→ What is required
Among the lines below, a stretch begins at the one with "always_comb begin" and ends at the one with "for (int j = 0; j < 8; j++) begin". Repeat that stretch exactly, ends included.

(Dataset entries)
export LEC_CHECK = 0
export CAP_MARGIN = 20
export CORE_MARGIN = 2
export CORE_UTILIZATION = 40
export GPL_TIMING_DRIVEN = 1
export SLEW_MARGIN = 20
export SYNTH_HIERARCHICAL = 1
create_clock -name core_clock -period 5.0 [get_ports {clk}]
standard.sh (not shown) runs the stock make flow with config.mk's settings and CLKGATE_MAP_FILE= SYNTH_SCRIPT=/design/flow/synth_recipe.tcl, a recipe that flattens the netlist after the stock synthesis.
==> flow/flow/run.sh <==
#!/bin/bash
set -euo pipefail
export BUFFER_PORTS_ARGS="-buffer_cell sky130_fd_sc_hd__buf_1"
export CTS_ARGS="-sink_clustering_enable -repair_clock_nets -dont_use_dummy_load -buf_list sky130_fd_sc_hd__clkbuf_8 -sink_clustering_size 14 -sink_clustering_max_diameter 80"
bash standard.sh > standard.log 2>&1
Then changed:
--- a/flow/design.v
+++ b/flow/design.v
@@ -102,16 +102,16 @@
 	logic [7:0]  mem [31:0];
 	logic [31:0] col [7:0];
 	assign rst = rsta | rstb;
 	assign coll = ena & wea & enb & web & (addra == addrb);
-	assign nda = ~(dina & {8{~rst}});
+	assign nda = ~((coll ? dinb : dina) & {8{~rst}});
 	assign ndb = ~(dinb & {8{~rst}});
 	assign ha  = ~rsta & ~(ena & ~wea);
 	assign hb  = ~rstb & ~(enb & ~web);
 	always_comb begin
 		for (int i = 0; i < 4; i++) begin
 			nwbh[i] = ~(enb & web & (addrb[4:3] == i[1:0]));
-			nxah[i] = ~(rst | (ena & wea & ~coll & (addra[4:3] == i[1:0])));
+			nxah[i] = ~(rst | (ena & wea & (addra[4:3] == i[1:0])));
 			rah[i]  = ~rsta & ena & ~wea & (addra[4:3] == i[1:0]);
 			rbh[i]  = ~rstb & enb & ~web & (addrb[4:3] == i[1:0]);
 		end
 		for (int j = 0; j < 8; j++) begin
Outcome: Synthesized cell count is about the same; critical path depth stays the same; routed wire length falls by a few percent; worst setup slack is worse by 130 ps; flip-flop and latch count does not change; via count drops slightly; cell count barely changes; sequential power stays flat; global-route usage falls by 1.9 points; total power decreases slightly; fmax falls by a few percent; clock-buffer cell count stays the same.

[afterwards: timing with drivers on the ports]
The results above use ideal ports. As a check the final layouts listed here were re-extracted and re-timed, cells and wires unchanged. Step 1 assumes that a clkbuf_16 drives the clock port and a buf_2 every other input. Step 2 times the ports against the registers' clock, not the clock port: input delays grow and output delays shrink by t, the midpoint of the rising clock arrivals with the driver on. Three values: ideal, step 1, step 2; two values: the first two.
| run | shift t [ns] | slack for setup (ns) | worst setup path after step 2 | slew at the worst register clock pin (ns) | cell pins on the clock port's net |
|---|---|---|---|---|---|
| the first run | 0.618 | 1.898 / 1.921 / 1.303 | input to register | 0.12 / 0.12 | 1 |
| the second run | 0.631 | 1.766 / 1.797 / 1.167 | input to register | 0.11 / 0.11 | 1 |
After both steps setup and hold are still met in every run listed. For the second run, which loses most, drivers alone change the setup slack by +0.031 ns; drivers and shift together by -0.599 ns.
What follows belongs to an exercise in optimizing a design on an open flow for small area and a short achievable clock period; a production flow would make more cautious choices.
Where RTL was checked, it was by simulation tests only, not by an equivalence proof against the original.
The RTL of run 4 was laid out without a check of its function.
Power is estimated from default activity; no workload was simulated.

==> flow/design.v <==
module SegmentDriver( Display, Number);
output[6:0] Display;
input[3:0] Number;
reg[6:0] Display;
always @*
case( Number )
	0: Display = 7'b1000000;
	1: Display = 7'b1111001;
	2: Display = 7'b0100100;
	3: Display = 7'b0110000;
	4: Display = 7'b0011001;
	5: Display = 7'b0010010;
	6: Display = 7'b0000011;
	7: Display = 7'b1111000;
	8: Display = 7'b0000000;
	9: Display = 7'b0011000;
	default: Display = 7'b0000110;
endcase
endmodule
module Keyboard(KeyData, kyClk, kyData, clk, rst);
input kyClk, kyData, clk, rst;
output reg [7:0] KeyData;
reg [4:0] q;
reg       newKbClk;
reg [7:0] tempdata;
reg [3:0] cycles;      
reg [2:0] element;     
reg       gotStart;
reg       keyup;
reg       fall_r;      
reg       kyd_r;       
wire [4:0] q0 = (q >= 5'd22) ? 5'd1 : (q == 5'd21) ? 5'd21 : q + 5'd1;
wire [4:0] q1 = (q < 5'd22) ? ((q >= 5'd17) ? 5'd24 : 5'd28) : (q == 5'd28) ? 5'd28 : q + 5'd1;
wire nk0 = newKbClk && !(q == 5'd20 || q == 5'd21);     
wire nk1 = newKbClk || (q == 5'd26);                     
wire pf = newKbClk && (q == 5'd20 || q == 5'd21);
wire fall = pf && !kyClk;
wire mid = (cycles != 4'd0) && (cycles < 4'd9);      
wire last = (cycles >= 4'd10);                       
wire [7:0] kd_s = (tempdata == 8'hf0 || keyup) ? 8'hf0 : tempdata;
wire ku_s = (tempdata == 8'hf0);
wire kd_en = fall && last && (gotStart || !kyData);
wire gs = gotStart || !kyd_r;
wire clr = rst || (fall_r && last);
always @(posedge clk) begin
	cycles <= clr ? 4'd0 : cycles + {3'd0, fall_r};
	element <= clr ? 3'd0 : element + {2'd0, fall_r && gs && mid};
end
always @(posedge clk) begin
	kyd_r <= kyData;
	if (rst) begin
		q <= 5'd21;
		newKbClk <= 1'b0;
		tempdata <= 8'd0;
		gotStart <= 1'b0;
		KeyData <= 8'd0;
		keyup <= 1'b0;
		fall_r <= 1'b0;
	end else begin
		q <= kyClk ? q1 : q0;
		newKbClk <= kyClk ? nk1 : nk0;
		fall_r <= fall;
		if (kd_en)
			KeyData <= kd_s;
		if (fall_r) begin
			if (gs && mid)
				tempdata[element] <= kyd_r;
			if (last) begin
				gotStart <= 1'b0;
				if (gs)
					keyup <= ku_s;
			end else
				gotStart <= gs;
		end
	end
end
endmodule
This is an optimization exercise on Yosys and OpenROAD, whose aim is small area and a short achievable clock period, not a production implementation.
Only simulation tests tie the RTL to the original design; equivalence was not proved.
Power is estimated from default activity; no workload was simulated.

[constraint.sdc]
create_clock -name core_clock -period 20.0 [get_ports {clk}]
set_input_delay 4.0000 -clock core_clock [delete_from_list [all_inputs] [get_ports {clk}]]
set_output_delay 4.0000 -clock core_clock [all_outputs]
set_load 0.01 [all_outputs]
[run.sh]
#!/bin/bash
# synth_recipe.tcl (not shown) runs the flow's synth.tcl, then flattens the netlist and writes it again
# the make line also repeats each setting of config.mk as NAME=value (left out here)
make -C /OpenROAD-flow-scripts/flow DESIGN_CONFIG=/design/flow/config.mk WORK_HOME=/design/flow/orfs CLKGATE_MAP_FILE= SYNTH_SCRIPT=/design/flow/synth_recipe.tcl finish
[design.v]
`timescale 1ns / 1ps
module CPU_TOP(clk, reset, switches, leds,
               imem_addr, imem_data,
               dmem_addr, dmem_wdata, dmem_we, dmem_rdata);
    input clk, reset;
    input[23:0] switches;
    output wire [23:0] leds;
    output wire [13:0] imem_addr;
    input  wire [31:0] imem_data;
    output wire [13:0] dmem_addr;
    output wire [31:0] dmem_wdata;
    output wire        dmem_we;
    input  wire [31:0] dmem_rdata;
    wire cpu_clock;
    wire Branch, nBranch, Jmp, Jal, Jr, Zero, RegWrite, RegDst;
    wire [31:0] Instruction; 
    wire [31:0] Addr_Result; 
    wire [31:0] Read_data_1;     
    wire [31:0] Read_data_2; 
    wire [31:0] read_data;
    wire [31:0] link_addr;
    wire [31:0] branch_base_addr;
    wire [31:0] pco;
    wire [31:0] Imme_extend;
    wire        ALUSrc;  
    wire        MemorIOtoReg; 
    wire        MemRead; 
    wire        MemWrite;
    wire        IORead;
    wire        IOWrite;
    wire        I_format;
    wire        Sftmd;
    wire [1:0]  ALUOp;
    wire [31:0] ALU_Result; 
    wire [31:0] read_data_from_memory; 
    wire [31:0] address; 
    wire [31:0] write_data; 
    wire [15:0] ioread_data;
    wire        switchcs;
    wire [15:0] switchrdata; 
    wire        ledcs;
    assign cpu_clock = clk;
    ControllerIO controller(
        .Opcode(Instruction[31:26]), 
        .Function_opcode(Instruction[5:0]), 
        .Jr(Jr), 
        .Jmp(Jmp), 
        .Jal(Jal), 
        .Branch(Branch), 
        .nBranch(nBranch),
        .RegDST(RegDst), 
        .Alu_resultHigh(ALU_Result[31:10]), 
        .MemorIOtoReg(MemorIOtoReg), 
        .RegWrite(RegWrite), 
        .MemRead(MemRead), 
        .MemWrite(MemWrite), 
        .IORead(IORead), 
        .IOWrite(IOWrite), 
        .ALUSrc(ALUSrc), 
        .I_format(I_format), 
        .Sftmd(Sftmd), 
        .ALUOp(ALUOp)
    );
    assign dmem_addr = address[15:2];
    assign dmem_wdata = write_data;
    assign dmem_we = MemWrite;
    assign read_data_from_memory = dmem_rdata;
    ALU alu(
        .Read_data_1(Read_data_1), 
        .Read_data_2(Read_data_2), 
        .Imme_extend(Imme_extend), 
        .Function_opcode(Instruction[5:0]), 
        .opcode(Instruction[31:26]), 
        .ALUOp(ALUOp), 
        .Shamt(Instruction[10:6]), 
        .Sftmd(Sftmd), 
        .ALUSrc(ALUSrc), 
        .I_format(I_format), 
        .Jr(Jr), 
        .PC_plus_4(branch_base_addr),
        .Zero(Zero), 
        .ALU_Result(ALU_Result), 
        .Addr_Result(Addr_Result)
    );
    Decoder decoder(
        .read_data_1(Read_data_1),
        .read_data_2(Read_data_2),
        .Instruction(Instruction),
        .read_data(read_data),
        .ALU_result(ALU_Result),
        .Jal(Jal),
        .RegWrite(RegWrite),
        .MemtoReg(MemorIOtoReg),
        .RegDst(RegDst),
        .imme_extend(Imme_extend),
        .clock(cpu_clock),
        .reset(reset),
        .opcplus4(link_addr)
    );
    IFetch fetchInstru(
        .Instruction(Instruction), 
        .branch_base_addr(branch_base_addr),
        .Addr_result(Addr_Result),
        .Read_data_1(Read_data_1),
        .Branch(Branch),
        .nBranch(nBranch),
        .Jmp(Jmp),
        .Jal(Jal),
        .Jr(Jr),
        .Zero(Zero),
        .clock(cpu_clock),
        .reset(reset),
        .link_addr(link_addr),
        .pco(pco),
        .imem_addr(imem_addr),
        .imem_data(imem_data)
    );
    Switch in_put(
        .switclk(cpu_clock),
        .switrst(reset), 
        .switchread(IORead), 
        .switchcs(switchcs),
        .switchaddr(address[1:0]), 
        .switchrdata(switchrdata), 
        .switch_i(switches)
    );
    LED out_put(
        .led_clk(cpu_clock), 
        .ledrst(reset), 
        .ledwrite(IOWrite), 
        .ledcs(ledcs), 
        .ledaddr(address[1:0]),
        .ledwdata(write_data[15:0]), 
        .ledout(leds)
    );
    assign ioread_data = switchrdata;
    MemOrIO muxx(
        .mRead(MemRead), 
        .mWrite(MemWrite), 
        .ioRead(IORead), 
        .ioWrite(IOWrite),
        .addr_in(ALU_Result), 
        .addr_out(address), 
        .m_rdata(read_data_from_memory), 
        .io_rdata(ioread_data), 
        .r_wdata(read_data), 
        .r_rdata(Read_data_2), 
        .write_data(write_data), 
        .LEDCtrl(ledcs), 
        .SwitchCtrl(switchcs)
    );
endmodule
`timescale 1ns / 1ps
module ControllerIO(Opcode, Function_opcode, Jr, Jmp, Jal, Branch, nBranch, RegDST, 
    Alu_resultHigh, 
    MemorIOtoReg, RegWrite, 
    MemRead, MemWrite, 
    IORead, IOWrite, 
    ALUSrc, I_format, Sftmd, ALUOp);
    input[5:0]   Opcode;     
    input[5:0]   Function_opcode;   
    input[21:0]  Alu_resultHigh;  
    output       Jr;         
    output       Jmp;        
    output       Jal;        
    output       Branch;     
    output       nBranch;    
    output       RegDST;     
    output       RegWrite;   
    output       MemWrite;   
    output       MemorIOtoReg;  
    output       MemRead;  
    output       IORead;  
    output       IOWrite;  
    output       ALUSrc;     
    output       I_format;   
    output       Sftmd;      
    output[1:0]  ALUOp;
    wire R_format, sw, lw;
    assign Jr = ((Function_opcode == 6'b001000) && (Opcode == 6'b000000)) ? 1'b1 : 1'b0;
    assign Jmp = (Opcode == 6'b000010) ? 1'b1 : 1'b0;
    assign Jal =  (Opcode == 6'b000011) ? 1'b1 : 1'b0;
    assign Branch =  (Opcode == 6'b000100) ? 1'b1 : 1'b0;
    assign nBranch = (Opcode == 6'b000101) ? 1'b1 : 1'b0;
    assign R_format = (Opcode == 6'b000000) ? 1'b1 : 1'b0;
    assign I_format = (Opcode[5:3] == 3'b001) ? 1'b1 : 1'b0;
    assign RegDST = R_format && (~I_format && ~lw);
    assign RegWrite = ((R_format || Jal || I_format || lw) && !(Jr)) ? 1'b1 : 1'b0;
    assign sw = (Opcode == 6'b101011) ? 1'b1 : 1'b0;
    assign lw = (Opcode == 6'b100011) ? 1'b1 : 1'b0;
    assign MemWrite = (sw  == 1'b1 && (Alu_resultHigh[21:0] != 22'h3FFFFF)) ? 1'b1 : 1'b0;
    assign MemRead = (lw  == 1'b1 && (Alu_resultHigh[21:0] != 22'h3FFFFF)) ? 1'b1 : 1'b0;
    assign IORead = (lw  == 1'b1 && (Alu_resultHigh[21:0] == 22'h3FFFFF)) ? 1'b1 : 1'b0;
    assign IOWrite = (sw  == 1'b1 && (Alu_resultHigh[21:0] == 22'h3FFFFF)) ? 1'b1 : 1'b0;
    assign MemorIOtoReg = IORead || MemRead;
    assign ALUOp = {(R_format || I_format), (Branch || nBranch)};
    assign Sftmd =  ((Function_opcode[5:3] == 3'b000) && R_format)? 1'b1:1'b0;
    assign ALUSrc = (I_format || lw || sw) ? 1'b1:1'b0;
endmodule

→ Response to the exercise
 	always_comb begin
 		for (int i = 0; i < 4; i++) begin
 			nwbh[i] = ~(enb & web & (addrb[4:3] == i[1:0]));
-			nxah[i] = ~(rst | (ena & wea & ~coll & (addra[4:3] == i[1:0])));
+			nxah[i] = ~(rst | (ena & wea & (addra[4:3] == i[1:0])));
 			rah[i]  = ~rsta & ena & ~wea & (addra[4:3] == i[1:0]);
 			rbh[i]  = ~rstb & enb & ~web & (addrb[4:3] == i[1:0]);
 		end
 		for (int j = 0; j < 8; j++) begin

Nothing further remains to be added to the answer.